Experienced age has taught her long to know,
To seem impartial is to seem not so;
Else household-jar the true-love's knot unties;
And life may linger, but affection dies.
True happiness no more consists in shows,
Than breeding can be found in gaudy clothes.
In spite of forms, your comfort will arise
From your own judgment, not another's eyes.

505

Far, far from view both grief and joy remove,
And ask no witness to dispute or love.
Those who to praise their consorts never fail,
Almost suspicious seem as those that rail.

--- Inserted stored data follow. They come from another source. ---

This is an optimization exercise on Yosys and OpenROAD, whose aim is small area, not a production implementation. Function was checked by simulation only, so behaviour that the tests miss may differ from the original. The flow treats the clock pin as an ideal source, which a real chip does not have. Power and IR drop assume default switching activity.

==> design/flow/design.v <==
module tws_bus (
    input  wire       clk,
    input  wire       rst,
    input  wire       scl,          
    input  wire       sda,          
    input  wire       bus_active,   
    output reg  [7:0] sbr,
    output wire       scl_dl,
    output wire       sda_dl
);
    localparam [3:0] M_IDLE   = 4'd0,
                     M_SS     = 4'd1,
                     M_CHECK  = 4'd2,
                     M_READ   = 4'd3,
                     M_RACK   = 4'd4,
                     M_SEND   = 4'd5,
                     M_SACK   = 4'd6,
                     M_DONE_A = 4'd7,
                     M_DONE_N = 4'd8;
    reg       p_scl, p_sda;
    reg [3:0] mode;
    reg       ovf;
    reg [3:0] cnt;
    reg [7:0] shreg;
    reg       dout;
    wire rise  = ~p_scl & scl;
    wire fall  = p_scl & ~scl;
    wire start = p_scl & scl & p_sda & ~sda;
    wire stop  = p_scl & scl & ~p_sda & sda;
    wire counting = (mode != M_IDLE) && (mode != M_SS);
    wire match    = (shreg[7:1] == 7'h2C) || (shreg[7:1] == 7'd0);
    wire oe       = (mode == M_READ) || (mode == M_SEND) ||
                    (mode == M_SACK) || (mode == M_DONE_A);
    reg [3:0] n_mode;
    reg       n_ovf;
    reg [3:0] n_cnt;
    reg [7:0] n_shreg;
    reg [7:0] n_sbr;
    always @* begin
        n_mode  = mode;
        n_ovf   = ovf;
        n_cnt   = cnt;
        n_shreg = shreg;
        n_sbr   = sbr;
        if (counting && !ovf) begin
            if (rise)
                n_shreg = {shreg[6:0], sda};
            if (rise || fall) begin
                n_cnt = cnt + 4'd1;
                if (cnt == 4'd15)
                    n_ovf = 1'b1;
            end
        end
        if (ovf) begin
            n_ovf = 1'b0;
            case (mode)
                M_CHECK:
                    if (match) begin
                        n_shreg[7:6] = 2'b00;
                        n_cnt        = 4'd14;
                        n_mode       = shreg[0] ? M_SEND : M_READ;
                    end else begin
                        n_mode = M_IDLE;
                    end
                M_READ: begin
                    n_cnt  = 4'd0;
                    n_mode = M_RACK;
                end
                M_RACK: begin
                    n_sbr        = shreg;
                    n_shreg[7:6] = 2'b00;
                    n_cnt        = 4'd14;
                    n_mode       = M_DONE_A;
                end
                M_SEND: begin
                    n_shreg = sbr;
                    n_cnt   = 4'd0;
                    n_mode  = M_SACK;
                end
                M_SACK: begin
                    n_cnt  = 4'd14;
                    n_mode = M_DONE_N;
                end
                default:    
                    n_mode = M_IDLE;
            endcase
        end
        if (start) begin
            n_mode = M_SS;
            n_ovf  = 1'b0;
        end else if (stop) begin
            n_mode = M_IDLE;
            n_ovf  = 1'b0;
        end else if (mode == M_SS && !scl) begin
            n_cnt  = 4'd0;
            n_mode = M_CHECK;
        end
    end
    always @(posedge clk) begin
        p_scl <= scl;
        p_sda <= sda;
        cnt   <= n_cnt;
        shreg <= n_shreg;
        if (!scl)
            dout <= n_shreg[7];
        if (rst) begin
            mode <= M_IDLE;
            ovf  <= 1'b0;
            sbr  <= 8'h10;
        end else if (!bus_active) begin
            mode <= M_IDLE;
            ovf  <= 1'b0;
        end else begin
            mode <= n_mode;
            ovf  <= n_ovf;
            sbr  <= n_sbr;
        end
    end
    assign scl_dl = ovf;
    assign sda_dl = oe & ~dout;
endmodule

Grant they speak truth, 'tis foolishness at least
To try to' express what ne'er can be express'd.
But if they lie, the boast but ill is borne;
In some moves pity, and in others scorn.
So have I known a matron who has reign'd
Over her husband with supreme command;
And yet, behind his back, at every word,
Has gravely styled him “governor and lord.”
Nay, to that height at last arrived she was,
She dared to call him “master” to his face.
You'll scarce accept these verses from a friend,
Except I wish you joy before I end.
May all the children Providence shall give,
Or die in childhood, or in virtue live.
Long may your loves in even temper hold,
Free from youth's fever and from age's cold.
Dearer than all things to each other grow,
Except your heaven above and faith below.
May timely death your happiness improve,
The sole divorcer of well-grounded love.